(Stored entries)

<<<<

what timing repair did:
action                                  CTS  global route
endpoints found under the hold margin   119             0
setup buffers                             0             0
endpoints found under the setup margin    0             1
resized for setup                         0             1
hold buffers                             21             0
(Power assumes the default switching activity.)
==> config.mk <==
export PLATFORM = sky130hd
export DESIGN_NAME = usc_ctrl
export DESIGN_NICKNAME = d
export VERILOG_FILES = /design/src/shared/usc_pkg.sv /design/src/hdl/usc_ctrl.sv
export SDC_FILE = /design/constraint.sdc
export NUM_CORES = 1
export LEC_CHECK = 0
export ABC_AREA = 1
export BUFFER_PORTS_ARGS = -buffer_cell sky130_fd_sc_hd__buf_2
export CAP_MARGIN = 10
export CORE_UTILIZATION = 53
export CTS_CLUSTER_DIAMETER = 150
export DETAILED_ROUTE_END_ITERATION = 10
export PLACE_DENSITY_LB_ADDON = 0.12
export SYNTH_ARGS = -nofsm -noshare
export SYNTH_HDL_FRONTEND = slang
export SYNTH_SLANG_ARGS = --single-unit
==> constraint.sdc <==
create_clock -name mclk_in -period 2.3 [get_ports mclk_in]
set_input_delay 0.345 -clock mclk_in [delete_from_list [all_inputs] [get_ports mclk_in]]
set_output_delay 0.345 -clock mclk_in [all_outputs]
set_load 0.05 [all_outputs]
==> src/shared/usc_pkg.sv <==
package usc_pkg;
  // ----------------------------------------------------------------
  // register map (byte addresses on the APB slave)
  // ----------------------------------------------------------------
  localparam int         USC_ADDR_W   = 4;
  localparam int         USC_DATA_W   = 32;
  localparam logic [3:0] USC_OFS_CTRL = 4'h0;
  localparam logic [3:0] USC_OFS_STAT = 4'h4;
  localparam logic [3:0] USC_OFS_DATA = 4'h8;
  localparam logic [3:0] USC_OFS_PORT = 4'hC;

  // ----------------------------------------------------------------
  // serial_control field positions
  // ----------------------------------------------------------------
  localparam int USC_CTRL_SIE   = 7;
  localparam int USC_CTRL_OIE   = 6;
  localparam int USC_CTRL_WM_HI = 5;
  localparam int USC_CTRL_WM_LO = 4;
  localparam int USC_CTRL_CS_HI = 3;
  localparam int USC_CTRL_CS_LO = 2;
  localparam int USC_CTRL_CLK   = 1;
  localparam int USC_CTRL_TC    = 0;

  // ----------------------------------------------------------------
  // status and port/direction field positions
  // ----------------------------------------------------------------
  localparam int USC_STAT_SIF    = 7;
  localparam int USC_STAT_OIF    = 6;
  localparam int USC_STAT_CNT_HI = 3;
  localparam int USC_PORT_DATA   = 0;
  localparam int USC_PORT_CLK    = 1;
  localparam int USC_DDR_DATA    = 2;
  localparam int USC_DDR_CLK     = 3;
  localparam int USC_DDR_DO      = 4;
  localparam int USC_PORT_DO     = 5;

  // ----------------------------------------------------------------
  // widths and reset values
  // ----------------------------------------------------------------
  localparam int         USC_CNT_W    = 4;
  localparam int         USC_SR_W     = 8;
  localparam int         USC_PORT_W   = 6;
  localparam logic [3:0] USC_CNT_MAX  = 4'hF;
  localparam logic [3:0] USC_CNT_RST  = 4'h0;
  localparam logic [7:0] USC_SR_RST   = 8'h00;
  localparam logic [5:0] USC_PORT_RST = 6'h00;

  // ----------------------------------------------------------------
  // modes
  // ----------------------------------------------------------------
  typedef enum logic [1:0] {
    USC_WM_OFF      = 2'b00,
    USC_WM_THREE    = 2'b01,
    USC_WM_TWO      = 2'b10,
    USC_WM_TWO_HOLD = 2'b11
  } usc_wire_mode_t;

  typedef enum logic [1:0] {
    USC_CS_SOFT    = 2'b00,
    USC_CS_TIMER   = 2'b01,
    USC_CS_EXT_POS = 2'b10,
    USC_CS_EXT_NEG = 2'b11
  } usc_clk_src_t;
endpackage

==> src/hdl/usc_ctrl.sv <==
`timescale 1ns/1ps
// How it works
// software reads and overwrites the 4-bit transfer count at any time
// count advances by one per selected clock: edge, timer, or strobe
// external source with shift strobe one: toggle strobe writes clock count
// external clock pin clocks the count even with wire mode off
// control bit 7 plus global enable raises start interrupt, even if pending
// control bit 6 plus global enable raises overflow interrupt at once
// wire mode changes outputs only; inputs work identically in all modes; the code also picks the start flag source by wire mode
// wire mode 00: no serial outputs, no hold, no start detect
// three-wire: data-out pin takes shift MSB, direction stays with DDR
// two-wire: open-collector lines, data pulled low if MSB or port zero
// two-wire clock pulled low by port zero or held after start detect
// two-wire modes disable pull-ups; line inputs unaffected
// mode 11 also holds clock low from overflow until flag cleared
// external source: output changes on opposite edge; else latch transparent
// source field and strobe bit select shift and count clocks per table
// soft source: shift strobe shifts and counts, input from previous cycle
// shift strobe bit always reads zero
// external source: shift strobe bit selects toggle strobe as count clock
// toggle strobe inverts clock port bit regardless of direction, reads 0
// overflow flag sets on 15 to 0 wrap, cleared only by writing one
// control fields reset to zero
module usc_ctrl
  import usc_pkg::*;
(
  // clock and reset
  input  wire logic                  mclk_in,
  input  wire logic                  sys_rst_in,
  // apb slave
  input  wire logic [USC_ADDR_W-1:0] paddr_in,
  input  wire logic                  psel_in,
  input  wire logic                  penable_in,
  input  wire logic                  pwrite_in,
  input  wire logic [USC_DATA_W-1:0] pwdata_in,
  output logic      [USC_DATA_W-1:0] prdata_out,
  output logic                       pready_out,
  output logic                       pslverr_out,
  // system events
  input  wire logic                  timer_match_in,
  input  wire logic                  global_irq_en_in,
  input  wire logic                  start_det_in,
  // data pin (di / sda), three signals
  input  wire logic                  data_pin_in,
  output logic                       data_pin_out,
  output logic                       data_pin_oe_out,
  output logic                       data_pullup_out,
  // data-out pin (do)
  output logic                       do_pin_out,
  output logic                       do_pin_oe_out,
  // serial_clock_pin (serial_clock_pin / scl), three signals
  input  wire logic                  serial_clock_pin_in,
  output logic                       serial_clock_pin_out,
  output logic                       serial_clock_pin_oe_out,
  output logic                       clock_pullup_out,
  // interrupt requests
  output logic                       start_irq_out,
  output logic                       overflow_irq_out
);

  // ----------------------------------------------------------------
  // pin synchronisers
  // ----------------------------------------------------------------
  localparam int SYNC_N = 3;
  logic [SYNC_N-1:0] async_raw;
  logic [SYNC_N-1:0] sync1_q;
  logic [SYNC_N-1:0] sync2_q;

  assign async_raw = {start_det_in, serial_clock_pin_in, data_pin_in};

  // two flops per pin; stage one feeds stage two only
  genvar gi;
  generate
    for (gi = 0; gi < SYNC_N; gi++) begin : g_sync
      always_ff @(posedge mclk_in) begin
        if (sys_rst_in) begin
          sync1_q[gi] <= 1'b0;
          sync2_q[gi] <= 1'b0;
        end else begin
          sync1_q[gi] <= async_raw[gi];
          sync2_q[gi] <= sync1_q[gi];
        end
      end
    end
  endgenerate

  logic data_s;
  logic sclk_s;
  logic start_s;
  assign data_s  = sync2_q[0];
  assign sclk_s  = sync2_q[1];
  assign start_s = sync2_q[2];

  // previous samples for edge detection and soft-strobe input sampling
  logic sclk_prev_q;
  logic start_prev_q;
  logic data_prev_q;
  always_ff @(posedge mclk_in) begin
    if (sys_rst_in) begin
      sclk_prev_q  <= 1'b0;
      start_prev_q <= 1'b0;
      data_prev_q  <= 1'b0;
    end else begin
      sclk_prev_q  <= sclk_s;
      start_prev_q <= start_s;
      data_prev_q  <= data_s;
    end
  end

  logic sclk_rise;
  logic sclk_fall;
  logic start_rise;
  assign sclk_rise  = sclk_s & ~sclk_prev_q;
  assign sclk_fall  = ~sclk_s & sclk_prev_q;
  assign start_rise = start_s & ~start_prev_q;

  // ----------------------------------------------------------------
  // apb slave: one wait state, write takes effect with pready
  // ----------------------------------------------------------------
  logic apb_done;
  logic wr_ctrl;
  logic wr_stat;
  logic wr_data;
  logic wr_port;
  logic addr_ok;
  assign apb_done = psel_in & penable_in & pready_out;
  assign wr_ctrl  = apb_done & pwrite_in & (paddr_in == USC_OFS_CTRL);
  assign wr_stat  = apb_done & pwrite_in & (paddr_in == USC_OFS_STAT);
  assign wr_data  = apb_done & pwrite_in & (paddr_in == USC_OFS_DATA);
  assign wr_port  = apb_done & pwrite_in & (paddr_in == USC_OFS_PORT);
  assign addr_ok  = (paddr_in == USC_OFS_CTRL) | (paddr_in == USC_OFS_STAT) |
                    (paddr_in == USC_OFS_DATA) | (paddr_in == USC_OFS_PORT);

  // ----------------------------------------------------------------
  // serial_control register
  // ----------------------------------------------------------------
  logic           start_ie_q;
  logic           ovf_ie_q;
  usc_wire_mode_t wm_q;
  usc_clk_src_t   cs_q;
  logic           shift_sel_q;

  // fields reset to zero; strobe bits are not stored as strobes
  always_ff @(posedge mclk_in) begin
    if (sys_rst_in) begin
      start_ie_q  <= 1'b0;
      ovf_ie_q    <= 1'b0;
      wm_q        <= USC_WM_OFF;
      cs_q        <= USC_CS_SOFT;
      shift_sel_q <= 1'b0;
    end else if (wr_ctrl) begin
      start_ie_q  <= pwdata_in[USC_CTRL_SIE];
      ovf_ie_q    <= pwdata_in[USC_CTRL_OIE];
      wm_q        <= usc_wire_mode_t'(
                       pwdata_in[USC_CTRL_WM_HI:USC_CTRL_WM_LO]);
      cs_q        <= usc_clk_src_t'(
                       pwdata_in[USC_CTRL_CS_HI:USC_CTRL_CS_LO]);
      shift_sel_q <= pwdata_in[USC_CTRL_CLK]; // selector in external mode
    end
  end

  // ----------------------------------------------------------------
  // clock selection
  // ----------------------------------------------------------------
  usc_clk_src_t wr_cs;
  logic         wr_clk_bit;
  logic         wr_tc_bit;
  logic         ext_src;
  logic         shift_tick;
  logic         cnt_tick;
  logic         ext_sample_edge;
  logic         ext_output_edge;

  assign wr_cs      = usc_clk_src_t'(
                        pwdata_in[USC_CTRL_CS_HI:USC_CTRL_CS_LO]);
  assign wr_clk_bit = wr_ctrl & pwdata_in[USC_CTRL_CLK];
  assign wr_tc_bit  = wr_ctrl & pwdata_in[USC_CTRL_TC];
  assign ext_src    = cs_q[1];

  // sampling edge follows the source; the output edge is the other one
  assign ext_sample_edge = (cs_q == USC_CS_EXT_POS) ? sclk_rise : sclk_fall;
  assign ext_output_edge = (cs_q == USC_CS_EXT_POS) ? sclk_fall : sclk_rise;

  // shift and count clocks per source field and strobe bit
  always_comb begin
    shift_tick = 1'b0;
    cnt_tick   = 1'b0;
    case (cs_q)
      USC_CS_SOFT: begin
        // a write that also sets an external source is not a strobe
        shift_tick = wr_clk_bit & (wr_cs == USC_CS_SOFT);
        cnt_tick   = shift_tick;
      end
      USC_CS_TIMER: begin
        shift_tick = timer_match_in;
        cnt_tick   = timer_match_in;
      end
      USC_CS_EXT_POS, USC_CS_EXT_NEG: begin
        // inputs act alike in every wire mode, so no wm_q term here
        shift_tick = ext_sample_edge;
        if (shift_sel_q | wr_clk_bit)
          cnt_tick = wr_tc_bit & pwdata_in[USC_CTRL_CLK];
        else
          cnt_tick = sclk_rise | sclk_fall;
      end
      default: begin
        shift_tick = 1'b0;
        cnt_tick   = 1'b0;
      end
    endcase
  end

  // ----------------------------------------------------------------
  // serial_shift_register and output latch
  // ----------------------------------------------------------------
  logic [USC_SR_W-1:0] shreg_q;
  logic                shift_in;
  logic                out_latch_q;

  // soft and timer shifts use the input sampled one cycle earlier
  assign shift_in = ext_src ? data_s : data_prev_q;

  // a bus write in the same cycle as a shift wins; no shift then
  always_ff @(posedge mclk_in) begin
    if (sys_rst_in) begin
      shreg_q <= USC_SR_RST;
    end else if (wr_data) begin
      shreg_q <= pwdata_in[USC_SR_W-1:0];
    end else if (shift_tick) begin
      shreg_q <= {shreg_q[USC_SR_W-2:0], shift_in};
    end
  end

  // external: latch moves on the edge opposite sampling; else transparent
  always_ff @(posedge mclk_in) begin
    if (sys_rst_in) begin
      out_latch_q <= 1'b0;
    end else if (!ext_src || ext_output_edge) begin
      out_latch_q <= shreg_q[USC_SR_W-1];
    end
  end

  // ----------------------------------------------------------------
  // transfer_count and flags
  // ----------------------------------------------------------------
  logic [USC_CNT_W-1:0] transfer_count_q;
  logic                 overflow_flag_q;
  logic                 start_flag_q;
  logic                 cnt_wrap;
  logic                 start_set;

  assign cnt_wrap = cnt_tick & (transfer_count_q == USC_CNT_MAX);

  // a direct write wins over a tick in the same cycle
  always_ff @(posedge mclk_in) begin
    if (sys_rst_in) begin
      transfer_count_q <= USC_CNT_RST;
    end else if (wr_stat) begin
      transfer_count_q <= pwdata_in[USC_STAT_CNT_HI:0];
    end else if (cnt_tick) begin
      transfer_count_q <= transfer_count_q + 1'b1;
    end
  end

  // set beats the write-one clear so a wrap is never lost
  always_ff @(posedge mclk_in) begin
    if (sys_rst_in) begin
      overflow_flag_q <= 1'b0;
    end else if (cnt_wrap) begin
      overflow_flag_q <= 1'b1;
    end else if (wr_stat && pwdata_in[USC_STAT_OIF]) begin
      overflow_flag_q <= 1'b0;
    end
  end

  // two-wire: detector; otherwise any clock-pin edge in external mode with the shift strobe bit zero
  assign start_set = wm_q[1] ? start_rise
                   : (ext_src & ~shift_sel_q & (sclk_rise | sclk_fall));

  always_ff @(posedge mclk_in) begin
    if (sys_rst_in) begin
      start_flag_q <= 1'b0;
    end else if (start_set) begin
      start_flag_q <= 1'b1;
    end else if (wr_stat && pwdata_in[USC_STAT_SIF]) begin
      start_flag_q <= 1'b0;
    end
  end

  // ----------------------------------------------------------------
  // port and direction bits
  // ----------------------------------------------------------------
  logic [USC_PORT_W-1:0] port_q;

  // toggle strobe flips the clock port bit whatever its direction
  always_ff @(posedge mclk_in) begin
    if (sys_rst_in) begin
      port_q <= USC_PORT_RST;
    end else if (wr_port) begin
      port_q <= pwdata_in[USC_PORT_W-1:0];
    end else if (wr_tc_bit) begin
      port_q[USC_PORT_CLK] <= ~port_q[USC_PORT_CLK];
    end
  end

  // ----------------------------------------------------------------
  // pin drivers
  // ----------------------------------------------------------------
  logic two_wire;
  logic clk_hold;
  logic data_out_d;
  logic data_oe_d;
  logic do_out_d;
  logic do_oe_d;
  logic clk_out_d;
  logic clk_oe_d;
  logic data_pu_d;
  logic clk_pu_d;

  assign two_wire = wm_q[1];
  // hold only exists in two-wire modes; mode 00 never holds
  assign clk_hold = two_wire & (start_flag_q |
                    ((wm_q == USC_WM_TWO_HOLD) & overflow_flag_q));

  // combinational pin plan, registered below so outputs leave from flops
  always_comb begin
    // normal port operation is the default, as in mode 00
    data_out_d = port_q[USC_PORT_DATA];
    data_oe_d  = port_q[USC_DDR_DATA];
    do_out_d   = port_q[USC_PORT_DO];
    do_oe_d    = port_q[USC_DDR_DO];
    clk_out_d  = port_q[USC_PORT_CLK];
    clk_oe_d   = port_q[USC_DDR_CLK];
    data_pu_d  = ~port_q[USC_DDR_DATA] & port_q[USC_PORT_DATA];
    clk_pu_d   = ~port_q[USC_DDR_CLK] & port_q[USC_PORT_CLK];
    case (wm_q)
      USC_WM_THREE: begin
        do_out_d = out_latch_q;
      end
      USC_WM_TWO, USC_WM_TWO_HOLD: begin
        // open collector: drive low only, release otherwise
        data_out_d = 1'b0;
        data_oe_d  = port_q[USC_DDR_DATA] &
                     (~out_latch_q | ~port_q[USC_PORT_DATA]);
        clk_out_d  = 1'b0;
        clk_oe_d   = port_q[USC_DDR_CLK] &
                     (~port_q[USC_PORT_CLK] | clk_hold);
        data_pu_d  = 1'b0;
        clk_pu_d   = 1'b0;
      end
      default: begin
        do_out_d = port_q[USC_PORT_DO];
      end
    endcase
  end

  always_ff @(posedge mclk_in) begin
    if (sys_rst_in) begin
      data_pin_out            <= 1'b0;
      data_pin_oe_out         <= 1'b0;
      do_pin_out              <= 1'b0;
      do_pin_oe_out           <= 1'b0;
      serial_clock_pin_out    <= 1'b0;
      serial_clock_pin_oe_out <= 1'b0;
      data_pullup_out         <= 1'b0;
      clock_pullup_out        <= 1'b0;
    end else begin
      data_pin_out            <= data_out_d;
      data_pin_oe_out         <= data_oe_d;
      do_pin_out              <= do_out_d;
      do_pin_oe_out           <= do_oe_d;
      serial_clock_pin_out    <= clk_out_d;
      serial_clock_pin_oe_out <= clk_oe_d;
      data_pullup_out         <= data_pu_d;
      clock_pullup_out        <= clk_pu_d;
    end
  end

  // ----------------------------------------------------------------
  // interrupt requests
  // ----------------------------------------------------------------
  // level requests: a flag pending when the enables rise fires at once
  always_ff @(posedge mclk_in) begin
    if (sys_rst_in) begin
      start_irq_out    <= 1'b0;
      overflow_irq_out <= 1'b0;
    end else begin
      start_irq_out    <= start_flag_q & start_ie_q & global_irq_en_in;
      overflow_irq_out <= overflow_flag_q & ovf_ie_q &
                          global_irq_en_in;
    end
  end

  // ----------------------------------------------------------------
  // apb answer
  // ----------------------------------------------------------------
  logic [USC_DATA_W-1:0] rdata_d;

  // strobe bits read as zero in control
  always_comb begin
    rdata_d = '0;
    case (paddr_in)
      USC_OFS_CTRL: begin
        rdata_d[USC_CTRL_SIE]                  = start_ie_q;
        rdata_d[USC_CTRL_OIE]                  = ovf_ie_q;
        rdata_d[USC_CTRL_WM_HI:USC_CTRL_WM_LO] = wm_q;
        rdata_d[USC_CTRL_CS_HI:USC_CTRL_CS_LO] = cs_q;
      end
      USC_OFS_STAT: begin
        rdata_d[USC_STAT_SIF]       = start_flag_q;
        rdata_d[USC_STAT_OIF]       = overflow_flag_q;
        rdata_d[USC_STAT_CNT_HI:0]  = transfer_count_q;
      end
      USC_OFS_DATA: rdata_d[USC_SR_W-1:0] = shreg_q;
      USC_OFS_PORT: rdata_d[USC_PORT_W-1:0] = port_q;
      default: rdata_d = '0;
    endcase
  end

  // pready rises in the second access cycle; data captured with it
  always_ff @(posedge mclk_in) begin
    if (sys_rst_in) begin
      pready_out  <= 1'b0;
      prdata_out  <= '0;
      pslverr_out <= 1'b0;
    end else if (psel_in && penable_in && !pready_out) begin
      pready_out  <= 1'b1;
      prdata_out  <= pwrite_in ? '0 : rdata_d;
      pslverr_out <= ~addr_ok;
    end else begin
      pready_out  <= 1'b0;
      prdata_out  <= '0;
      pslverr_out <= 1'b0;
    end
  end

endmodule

>>>>

- **WHAT TO DO**:
Copy exactly the lines that run from the first line of the data to the line containing "export ABC_AREA = 1", please, with both ends included and nothing else.

- **RESULT OF THE TASK**:
what timing repair did:
action                                  CTS  global route
endpoints found under the hold margin   119             0
setup buffers                             0             0
endpoints found under the setup margin    0             1
resized for setup                         0             1
hold buffers                             21             0
(Power assumes the default switching activity.)
==> config.mk <==
export PLATFORM = sky130hd
export DESIGN_NAME = usc_ctrl
export DESIGN_NICKNAME = d
export VERILOG_FILES = /design/src/shared/usc_pkg.sv /design/src/hdl/usc_ctrl.sv
export SDC_FILE = /design/constraint.sdc
export NUM_CORES = 1
export LEC_CHECK = 0
export ABC_AREA = 1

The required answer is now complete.